## EXERCISE AIM
Using the listing below, give the number of lines in which the string "layer" appears, and nothing else.

-------- INFORMATION GIVEN

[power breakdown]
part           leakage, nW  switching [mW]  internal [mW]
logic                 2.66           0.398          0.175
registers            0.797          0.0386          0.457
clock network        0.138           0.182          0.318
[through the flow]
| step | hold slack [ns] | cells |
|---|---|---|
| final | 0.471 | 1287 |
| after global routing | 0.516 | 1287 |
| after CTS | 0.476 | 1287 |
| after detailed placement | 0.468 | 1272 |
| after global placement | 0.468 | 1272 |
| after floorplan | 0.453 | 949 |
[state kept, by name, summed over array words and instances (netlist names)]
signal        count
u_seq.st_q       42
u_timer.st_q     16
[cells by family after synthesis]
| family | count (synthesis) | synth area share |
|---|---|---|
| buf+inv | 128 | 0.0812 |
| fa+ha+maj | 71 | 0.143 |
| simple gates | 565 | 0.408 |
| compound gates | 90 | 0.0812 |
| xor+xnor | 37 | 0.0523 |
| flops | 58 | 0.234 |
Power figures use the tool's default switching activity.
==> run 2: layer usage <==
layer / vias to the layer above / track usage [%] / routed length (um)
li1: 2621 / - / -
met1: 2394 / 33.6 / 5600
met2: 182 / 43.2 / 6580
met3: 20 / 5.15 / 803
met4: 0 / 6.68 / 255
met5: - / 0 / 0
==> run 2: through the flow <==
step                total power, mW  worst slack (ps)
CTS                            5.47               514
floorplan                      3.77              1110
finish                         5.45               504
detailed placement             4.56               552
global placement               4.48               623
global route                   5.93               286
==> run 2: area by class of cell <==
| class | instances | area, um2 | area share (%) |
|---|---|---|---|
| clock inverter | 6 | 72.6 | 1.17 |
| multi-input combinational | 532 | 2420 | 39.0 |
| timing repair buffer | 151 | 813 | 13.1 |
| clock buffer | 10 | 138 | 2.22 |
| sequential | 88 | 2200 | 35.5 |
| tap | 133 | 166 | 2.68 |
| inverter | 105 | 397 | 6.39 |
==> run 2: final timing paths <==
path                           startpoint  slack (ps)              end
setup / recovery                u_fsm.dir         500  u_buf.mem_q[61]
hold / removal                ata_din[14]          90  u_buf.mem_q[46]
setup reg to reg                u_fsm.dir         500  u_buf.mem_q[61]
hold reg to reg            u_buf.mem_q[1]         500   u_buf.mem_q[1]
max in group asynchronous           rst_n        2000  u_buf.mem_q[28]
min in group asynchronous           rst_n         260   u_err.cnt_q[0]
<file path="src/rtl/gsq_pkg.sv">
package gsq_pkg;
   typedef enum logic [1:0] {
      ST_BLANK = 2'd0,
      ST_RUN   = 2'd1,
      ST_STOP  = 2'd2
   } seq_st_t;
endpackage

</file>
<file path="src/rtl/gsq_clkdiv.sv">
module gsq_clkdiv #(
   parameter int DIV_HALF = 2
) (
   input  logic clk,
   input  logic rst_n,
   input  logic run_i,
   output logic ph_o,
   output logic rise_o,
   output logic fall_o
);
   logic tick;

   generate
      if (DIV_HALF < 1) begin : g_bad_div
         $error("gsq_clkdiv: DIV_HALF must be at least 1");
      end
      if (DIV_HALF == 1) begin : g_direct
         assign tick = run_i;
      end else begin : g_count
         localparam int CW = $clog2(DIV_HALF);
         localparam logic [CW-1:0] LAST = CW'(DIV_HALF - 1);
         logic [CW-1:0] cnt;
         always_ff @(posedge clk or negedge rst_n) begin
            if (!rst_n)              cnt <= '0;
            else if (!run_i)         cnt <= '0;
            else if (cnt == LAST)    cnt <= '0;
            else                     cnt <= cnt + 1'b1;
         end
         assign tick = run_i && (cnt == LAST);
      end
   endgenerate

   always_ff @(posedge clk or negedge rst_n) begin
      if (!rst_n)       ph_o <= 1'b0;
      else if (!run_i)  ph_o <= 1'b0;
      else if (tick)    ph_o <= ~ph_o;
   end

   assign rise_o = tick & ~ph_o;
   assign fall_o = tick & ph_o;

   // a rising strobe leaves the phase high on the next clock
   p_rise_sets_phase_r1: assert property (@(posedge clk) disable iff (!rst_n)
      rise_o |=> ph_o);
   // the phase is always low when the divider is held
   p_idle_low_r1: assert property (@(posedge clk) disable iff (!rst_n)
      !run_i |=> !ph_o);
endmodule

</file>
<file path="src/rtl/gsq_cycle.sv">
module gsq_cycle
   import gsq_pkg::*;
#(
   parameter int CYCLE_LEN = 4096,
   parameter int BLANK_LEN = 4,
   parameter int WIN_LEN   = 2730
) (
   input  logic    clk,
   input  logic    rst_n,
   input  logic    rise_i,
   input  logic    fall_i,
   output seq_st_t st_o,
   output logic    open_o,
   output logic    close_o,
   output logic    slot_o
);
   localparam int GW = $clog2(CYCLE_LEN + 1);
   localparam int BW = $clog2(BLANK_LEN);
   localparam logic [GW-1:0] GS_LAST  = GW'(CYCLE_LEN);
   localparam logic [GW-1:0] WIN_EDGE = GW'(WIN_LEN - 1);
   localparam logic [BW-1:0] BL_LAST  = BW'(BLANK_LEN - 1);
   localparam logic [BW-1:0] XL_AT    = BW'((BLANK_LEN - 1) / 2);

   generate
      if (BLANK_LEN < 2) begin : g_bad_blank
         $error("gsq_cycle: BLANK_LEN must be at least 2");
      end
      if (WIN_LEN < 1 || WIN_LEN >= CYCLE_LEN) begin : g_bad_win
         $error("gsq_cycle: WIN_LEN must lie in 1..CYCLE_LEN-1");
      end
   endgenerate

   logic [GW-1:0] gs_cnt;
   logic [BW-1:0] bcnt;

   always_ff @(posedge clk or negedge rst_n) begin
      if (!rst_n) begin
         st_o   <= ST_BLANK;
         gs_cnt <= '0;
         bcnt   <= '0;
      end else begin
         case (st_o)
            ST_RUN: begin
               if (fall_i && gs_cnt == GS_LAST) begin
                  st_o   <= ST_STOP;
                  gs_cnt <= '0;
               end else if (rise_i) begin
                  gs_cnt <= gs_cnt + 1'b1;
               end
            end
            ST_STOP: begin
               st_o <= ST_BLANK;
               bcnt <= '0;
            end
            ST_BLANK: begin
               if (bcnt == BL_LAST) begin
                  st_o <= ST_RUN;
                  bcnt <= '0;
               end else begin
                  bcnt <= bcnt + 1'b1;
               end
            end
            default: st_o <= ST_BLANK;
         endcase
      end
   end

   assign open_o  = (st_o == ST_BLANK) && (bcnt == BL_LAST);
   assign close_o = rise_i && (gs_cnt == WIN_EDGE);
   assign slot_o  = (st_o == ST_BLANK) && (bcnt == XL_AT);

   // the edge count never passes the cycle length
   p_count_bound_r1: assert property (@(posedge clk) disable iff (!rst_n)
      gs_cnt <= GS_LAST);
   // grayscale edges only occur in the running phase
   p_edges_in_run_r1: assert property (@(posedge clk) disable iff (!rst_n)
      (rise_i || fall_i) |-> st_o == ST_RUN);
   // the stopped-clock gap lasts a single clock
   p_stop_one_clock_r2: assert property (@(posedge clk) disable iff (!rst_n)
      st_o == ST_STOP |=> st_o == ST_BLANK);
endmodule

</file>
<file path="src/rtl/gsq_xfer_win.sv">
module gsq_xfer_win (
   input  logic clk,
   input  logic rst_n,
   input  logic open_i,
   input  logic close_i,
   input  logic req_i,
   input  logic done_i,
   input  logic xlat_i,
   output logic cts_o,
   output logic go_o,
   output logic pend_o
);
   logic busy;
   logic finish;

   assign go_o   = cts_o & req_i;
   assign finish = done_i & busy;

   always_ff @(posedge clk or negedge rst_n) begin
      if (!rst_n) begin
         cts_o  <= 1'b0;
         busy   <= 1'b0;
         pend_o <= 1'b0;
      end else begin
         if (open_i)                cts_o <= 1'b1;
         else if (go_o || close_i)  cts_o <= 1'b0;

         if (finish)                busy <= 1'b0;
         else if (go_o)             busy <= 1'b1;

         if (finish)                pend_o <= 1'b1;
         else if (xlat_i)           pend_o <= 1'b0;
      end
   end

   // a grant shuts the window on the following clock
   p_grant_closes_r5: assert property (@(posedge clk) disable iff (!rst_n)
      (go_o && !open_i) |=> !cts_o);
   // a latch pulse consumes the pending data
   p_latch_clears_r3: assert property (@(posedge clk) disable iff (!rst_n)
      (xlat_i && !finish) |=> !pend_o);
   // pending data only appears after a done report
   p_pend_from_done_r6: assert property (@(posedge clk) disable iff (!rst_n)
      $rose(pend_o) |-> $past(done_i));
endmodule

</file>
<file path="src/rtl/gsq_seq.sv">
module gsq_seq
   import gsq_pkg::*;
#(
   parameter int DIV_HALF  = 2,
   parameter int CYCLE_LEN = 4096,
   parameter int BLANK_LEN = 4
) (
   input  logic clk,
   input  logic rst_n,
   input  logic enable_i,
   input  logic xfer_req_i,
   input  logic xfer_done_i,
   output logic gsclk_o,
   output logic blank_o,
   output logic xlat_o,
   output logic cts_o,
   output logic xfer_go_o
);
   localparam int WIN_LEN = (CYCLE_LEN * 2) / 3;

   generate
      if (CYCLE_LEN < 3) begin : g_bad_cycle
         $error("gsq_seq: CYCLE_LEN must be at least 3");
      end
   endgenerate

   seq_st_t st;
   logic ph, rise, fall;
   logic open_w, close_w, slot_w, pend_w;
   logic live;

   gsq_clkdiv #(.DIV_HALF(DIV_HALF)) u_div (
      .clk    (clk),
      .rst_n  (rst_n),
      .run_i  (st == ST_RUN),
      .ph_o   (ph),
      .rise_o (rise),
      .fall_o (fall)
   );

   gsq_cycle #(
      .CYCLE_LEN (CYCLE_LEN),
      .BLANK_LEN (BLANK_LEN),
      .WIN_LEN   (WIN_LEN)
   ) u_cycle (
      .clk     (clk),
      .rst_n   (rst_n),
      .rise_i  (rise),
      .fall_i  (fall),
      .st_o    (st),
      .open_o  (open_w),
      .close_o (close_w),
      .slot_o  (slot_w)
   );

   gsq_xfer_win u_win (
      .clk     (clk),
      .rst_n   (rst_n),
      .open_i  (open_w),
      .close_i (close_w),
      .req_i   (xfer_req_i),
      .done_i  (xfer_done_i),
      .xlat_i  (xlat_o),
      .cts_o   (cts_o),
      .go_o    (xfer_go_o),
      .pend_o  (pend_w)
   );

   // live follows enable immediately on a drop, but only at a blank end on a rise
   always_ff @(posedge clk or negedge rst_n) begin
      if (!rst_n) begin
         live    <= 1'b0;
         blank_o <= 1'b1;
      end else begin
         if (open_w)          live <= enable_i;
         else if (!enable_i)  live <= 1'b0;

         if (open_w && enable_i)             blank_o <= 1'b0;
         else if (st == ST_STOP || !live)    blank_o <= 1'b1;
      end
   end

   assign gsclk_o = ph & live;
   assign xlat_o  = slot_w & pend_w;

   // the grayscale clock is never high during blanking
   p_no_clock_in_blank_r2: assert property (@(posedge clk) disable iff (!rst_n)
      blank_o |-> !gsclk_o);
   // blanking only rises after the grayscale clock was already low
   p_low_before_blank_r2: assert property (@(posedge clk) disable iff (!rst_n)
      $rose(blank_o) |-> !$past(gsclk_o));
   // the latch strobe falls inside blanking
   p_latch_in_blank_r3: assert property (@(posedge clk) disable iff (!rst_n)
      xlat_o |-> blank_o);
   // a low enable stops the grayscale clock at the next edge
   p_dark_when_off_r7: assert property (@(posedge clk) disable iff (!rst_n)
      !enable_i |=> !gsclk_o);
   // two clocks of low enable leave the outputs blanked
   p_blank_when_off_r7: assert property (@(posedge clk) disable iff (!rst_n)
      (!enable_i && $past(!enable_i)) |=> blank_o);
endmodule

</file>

----------------

## COMPLETED TASK
2